*** Opening of Available data ***

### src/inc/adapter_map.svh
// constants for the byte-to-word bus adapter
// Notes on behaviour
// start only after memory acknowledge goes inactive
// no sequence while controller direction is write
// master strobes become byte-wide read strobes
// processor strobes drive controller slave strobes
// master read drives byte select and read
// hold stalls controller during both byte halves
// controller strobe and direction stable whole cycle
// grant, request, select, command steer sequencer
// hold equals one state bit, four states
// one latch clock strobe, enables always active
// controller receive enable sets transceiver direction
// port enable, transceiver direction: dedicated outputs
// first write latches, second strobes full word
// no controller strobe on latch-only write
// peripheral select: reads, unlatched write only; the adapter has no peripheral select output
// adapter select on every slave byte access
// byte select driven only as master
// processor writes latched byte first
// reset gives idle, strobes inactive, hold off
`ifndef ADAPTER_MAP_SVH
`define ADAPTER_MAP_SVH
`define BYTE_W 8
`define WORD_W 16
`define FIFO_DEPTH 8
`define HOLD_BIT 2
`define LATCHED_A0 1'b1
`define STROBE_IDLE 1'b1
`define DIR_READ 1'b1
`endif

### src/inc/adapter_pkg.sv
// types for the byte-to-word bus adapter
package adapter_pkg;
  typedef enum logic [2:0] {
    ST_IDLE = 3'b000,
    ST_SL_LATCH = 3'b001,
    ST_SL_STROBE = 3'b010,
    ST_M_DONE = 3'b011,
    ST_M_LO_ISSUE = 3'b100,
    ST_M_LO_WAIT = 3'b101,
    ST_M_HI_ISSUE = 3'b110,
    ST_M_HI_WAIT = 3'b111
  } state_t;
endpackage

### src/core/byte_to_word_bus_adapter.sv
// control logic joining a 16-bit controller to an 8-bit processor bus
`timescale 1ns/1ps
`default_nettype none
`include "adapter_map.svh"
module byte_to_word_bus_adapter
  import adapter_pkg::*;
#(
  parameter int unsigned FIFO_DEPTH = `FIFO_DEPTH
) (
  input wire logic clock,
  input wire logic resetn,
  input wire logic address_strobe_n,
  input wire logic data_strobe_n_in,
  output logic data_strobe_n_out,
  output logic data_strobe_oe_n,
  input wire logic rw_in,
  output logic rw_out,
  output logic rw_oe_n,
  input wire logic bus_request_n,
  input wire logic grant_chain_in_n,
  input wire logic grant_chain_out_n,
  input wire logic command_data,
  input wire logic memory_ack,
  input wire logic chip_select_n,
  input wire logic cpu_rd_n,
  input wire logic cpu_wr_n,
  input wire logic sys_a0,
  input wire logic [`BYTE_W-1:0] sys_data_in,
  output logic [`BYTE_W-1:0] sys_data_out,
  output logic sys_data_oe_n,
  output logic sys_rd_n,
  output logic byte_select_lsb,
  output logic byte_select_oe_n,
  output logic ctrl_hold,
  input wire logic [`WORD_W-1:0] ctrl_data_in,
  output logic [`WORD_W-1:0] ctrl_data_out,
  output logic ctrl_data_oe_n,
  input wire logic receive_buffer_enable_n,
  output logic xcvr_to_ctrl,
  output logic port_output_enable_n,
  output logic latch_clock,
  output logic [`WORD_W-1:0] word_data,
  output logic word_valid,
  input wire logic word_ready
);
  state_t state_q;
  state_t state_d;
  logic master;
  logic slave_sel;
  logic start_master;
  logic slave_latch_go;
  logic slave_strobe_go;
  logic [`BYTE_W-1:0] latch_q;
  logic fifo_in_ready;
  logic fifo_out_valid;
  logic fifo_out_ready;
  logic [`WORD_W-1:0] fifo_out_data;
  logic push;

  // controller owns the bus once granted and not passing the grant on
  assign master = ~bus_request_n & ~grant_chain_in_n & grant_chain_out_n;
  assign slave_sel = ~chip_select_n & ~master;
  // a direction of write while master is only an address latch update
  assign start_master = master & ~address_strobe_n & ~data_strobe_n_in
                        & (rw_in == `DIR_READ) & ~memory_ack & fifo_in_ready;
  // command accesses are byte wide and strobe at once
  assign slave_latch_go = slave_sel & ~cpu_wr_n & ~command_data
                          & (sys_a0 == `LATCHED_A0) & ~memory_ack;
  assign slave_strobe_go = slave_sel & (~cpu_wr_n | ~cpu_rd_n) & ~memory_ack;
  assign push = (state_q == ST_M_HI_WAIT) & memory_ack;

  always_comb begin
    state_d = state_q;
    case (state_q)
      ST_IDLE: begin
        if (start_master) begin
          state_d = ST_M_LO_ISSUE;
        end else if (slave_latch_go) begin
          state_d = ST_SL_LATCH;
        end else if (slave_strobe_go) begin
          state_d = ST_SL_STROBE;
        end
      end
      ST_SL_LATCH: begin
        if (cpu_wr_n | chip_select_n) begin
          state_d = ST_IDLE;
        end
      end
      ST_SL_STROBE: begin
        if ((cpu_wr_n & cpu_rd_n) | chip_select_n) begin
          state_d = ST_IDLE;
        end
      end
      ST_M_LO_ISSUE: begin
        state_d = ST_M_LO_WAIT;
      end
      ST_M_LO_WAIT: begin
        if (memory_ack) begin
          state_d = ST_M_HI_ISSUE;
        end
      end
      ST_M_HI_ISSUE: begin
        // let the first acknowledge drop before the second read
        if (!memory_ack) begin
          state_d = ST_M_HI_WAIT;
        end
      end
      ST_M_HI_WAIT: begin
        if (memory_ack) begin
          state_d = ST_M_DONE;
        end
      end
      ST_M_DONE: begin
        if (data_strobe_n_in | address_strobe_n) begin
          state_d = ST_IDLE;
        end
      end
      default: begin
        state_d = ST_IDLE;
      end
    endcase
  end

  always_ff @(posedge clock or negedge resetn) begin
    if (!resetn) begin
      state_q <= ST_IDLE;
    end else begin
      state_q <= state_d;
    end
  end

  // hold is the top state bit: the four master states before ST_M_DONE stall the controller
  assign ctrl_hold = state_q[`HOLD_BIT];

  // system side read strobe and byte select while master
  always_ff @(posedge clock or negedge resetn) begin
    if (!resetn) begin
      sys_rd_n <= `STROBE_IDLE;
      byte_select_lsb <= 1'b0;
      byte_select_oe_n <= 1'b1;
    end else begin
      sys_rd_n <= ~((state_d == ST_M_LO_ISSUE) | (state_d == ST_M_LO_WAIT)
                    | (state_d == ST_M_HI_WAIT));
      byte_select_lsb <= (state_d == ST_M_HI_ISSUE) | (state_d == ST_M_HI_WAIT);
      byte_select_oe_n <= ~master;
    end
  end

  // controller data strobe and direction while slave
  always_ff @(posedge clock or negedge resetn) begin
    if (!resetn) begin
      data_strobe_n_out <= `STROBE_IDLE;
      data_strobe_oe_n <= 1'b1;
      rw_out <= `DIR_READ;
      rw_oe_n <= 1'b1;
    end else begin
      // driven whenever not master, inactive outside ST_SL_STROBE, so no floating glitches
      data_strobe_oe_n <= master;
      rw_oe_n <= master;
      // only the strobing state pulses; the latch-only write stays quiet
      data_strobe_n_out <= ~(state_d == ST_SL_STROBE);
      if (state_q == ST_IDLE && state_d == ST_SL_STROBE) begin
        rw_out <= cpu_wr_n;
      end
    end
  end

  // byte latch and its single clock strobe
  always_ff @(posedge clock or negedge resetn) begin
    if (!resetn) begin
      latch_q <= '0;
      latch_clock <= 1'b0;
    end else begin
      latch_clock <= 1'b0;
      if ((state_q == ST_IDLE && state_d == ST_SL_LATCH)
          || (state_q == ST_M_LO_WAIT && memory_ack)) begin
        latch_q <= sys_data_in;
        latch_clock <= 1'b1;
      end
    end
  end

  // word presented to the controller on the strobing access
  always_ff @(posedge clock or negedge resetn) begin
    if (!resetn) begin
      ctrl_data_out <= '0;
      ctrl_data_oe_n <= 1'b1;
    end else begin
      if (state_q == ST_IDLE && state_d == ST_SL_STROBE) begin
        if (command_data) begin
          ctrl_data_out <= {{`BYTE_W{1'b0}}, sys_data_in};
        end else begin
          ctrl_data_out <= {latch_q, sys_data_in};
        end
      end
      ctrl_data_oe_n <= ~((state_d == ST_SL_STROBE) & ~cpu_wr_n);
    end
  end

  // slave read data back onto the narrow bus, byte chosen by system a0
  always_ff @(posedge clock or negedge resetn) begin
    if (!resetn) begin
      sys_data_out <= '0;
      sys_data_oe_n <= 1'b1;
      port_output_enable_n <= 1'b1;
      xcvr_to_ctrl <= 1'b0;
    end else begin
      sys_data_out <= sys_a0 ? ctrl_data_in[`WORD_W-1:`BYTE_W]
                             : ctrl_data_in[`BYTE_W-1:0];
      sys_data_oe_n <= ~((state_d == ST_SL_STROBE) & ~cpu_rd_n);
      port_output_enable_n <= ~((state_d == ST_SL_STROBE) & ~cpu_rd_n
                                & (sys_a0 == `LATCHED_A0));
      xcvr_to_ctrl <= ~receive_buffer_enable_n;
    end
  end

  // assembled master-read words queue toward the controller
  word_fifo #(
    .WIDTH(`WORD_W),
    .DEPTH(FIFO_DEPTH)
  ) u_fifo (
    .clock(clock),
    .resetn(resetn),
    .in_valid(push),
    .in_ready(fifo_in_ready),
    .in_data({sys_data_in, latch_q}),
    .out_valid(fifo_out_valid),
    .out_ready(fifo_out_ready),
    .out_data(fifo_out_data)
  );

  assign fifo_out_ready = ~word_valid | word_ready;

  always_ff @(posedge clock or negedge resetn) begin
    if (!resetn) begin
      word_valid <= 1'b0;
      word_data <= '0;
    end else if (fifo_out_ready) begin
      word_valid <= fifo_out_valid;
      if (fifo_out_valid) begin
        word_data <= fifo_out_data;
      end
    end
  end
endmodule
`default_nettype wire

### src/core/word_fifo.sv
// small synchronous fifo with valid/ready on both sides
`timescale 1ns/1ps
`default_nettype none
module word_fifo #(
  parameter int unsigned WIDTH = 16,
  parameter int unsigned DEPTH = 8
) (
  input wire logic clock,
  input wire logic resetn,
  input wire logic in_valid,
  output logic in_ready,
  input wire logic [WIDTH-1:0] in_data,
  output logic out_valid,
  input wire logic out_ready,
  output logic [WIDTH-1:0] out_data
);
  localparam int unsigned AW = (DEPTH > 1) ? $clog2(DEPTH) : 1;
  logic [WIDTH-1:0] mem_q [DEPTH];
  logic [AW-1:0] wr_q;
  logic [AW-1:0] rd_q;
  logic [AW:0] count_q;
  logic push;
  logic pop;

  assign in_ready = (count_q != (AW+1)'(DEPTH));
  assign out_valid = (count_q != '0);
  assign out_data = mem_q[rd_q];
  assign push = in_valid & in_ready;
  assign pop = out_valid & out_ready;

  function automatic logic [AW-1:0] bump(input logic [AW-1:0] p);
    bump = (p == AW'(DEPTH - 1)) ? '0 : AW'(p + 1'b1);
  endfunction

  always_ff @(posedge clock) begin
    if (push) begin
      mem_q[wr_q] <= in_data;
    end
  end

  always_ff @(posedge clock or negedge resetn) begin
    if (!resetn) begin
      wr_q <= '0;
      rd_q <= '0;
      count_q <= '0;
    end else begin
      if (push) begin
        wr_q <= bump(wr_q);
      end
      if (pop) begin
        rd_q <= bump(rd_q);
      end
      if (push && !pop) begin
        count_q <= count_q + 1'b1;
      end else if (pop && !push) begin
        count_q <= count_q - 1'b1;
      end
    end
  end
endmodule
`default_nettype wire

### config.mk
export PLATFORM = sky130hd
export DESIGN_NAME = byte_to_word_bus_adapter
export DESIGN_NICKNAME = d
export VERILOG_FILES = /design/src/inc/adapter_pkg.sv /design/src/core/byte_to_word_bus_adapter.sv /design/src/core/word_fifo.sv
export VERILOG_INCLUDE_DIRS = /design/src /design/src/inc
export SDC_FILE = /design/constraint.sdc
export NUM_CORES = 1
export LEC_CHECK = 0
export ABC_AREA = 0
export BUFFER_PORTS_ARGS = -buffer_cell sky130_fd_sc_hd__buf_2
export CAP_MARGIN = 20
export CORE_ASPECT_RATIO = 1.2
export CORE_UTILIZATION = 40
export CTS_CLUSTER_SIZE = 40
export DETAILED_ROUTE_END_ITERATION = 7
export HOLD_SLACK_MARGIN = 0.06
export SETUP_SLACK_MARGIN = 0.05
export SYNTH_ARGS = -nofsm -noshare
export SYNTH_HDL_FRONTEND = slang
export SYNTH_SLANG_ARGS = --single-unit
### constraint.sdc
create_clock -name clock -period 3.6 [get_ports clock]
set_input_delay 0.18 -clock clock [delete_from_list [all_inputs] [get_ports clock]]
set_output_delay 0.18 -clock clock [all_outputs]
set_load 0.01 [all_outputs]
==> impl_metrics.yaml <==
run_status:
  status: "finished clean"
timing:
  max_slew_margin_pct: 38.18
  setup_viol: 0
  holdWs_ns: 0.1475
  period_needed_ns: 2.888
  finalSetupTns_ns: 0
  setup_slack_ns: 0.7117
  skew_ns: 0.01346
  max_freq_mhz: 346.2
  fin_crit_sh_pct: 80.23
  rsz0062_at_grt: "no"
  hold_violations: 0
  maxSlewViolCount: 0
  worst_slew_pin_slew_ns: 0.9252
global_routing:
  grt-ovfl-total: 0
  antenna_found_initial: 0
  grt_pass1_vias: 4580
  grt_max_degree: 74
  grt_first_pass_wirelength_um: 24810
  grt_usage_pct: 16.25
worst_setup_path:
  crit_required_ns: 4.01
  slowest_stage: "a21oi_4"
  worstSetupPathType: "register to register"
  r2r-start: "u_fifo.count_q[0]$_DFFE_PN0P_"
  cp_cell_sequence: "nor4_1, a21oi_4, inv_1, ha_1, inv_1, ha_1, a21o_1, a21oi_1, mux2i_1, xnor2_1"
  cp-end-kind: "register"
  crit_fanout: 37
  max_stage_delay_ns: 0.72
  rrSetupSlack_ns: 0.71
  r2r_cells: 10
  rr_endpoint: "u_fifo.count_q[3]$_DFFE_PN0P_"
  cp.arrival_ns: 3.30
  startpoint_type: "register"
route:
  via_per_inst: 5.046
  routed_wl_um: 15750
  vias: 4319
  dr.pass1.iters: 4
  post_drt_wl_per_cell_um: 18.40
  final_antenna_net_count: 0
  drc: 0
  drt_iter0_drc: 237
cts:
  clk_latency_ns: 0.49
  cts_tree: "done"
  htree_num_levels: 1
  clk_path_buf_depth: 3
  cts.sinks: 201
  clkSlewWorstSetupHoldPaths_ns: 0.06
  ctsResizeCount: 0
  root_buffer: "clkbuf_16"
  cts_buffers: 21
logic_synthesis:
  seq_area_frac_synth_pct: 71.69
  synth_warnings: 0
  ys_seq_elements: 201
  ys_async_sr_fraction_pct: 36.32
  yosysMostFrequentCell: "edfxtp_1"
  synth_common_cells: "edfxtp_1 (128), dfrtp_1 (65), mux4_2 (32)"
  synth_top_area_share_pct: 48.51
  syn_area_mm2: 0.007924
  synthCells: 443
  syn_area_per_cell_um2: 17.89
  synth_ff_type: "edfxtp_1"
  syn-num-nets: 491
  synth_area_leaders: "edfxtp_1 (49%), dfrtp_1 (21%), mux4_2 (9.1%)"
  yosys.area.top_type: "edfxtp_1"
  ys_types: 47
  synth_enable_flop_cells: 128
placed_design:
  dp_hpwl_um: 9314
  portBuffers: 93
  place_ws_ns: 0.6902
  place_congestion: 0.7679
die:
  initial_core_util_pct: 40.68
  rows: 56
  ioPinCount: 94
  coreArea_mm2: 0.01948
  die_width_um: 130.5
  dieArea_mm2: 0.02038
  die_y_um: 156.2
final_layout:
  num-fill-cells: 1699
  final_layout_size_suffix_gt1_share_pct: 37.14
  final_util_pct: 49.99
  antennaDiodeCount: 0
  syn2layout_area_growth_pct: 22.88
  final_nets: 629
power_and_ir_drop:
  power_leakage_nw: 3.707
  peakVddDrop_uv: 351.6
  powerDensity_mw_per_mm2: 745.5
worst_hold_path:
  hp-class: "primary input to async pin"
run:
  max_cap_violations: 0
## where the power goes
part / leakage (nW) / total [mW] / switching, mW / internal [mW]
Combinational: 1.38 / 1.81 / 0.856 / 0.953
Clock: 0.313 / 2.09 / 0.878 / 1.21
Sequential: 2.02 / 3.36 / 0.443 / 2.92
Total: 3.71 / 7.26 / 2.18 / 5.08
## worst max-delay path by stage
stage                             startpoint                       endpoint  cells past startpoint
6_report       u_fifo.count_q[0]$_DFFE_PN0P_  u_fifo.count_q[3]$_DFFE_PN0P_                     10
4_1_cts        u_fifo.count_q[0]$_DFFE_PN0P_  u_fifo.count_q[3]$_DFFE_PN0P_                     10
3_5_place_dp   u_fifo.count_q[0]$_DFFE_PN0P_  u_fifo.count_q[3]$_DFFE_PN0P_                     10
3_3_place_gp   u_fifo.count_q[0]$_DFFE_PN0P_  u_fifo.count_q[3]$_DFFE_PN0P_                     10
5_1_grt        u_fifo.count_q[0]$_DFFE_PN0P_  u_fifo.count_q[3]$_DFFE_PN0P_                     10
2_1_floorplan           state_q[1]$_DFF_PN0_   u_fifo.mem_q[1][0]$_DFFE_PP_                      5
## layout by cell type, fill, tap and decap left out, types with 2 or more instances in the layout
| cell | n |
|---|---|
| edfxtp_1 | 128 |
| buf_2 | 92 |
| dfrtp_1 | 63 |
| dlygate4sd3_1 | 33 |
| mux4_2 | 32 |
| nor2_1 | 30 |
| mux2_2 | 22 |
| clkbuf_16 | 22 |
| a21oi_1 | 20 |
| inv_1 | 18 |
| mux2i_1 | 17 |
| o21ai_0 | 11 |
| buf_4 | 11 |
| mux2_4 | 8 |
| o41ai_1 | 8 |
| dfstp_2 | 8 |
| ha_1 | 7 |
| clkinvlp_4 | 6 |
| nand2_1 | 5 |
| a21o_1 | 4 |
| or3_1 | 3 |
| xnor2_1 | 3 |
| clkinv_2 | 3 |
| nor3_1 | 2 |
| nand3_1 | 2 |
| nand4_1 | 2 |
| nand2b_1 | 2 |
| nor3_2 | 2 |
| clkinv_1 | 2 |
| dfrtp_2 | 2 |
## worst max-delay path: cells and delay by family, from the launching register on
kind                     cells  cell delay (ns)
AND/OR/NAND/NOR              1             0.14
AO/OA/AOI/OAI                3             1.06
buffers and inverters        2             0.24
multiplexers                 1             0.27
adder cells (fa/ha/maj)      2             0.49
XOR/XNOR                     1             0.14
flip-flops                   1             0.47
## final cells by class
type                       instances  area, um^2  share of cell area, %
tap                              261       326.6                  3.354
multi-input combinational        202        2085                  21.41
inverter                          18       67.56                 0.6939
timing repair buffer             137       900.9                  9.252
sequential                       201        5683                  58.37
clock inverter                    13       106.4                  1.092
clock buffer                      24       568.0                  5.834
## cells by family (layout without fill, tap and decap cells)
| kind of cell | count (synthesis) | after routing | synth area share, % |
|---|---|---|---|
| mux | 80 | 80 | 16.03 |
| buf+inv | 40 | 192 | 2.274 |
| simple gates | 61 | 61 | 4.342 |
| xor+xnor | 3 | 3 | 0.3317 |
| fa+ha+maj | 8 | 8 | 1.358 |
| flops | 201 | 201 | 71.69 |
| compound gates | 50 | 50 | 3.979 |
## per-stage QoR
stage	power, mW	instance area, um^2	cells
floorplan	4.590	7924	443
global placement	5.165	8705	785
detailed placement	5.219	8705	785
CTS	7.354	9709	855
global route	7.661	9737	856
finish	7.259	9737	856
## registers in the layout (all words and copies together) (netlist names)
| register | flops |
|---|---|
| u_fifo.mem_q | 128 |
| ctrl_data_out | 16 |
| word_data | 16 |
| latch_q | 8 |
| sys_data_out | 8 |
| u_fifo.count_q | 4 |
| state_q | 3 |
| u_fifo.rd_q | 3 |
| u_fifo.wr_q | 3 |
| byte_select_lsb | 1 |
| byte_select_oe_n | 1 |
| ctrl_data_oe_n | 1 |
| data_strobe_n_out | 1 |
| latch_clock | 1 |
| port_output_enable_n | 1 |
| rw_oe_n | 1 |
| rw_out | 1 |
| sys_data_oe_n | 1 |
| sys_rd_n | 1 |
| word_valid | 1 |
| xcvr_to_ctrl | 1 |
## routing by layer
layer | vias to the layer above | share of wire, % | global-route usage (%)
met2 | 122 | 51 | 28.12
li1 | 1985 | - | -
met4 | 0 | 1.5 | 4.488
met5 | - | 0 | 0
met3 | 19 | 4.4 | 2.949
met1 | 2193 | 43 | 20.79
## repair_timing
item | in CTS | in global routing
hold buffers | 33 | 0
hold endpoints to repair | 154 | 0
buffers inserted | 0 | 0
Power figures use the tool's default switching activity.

*** Close of Available data ***

**Try it**
Which lines of the data contain "bump"? Copy them all.

**Task solution**
  function automatic logic [AW-1:0] bump(input logic [AW-1:0] p);
    bump = (p == AW'(DEPTH - 1)) ? '0 : AW'(p + 1'b1);
        wr_q <= bump(wr_q);
        rd_q <= bump(rd_q);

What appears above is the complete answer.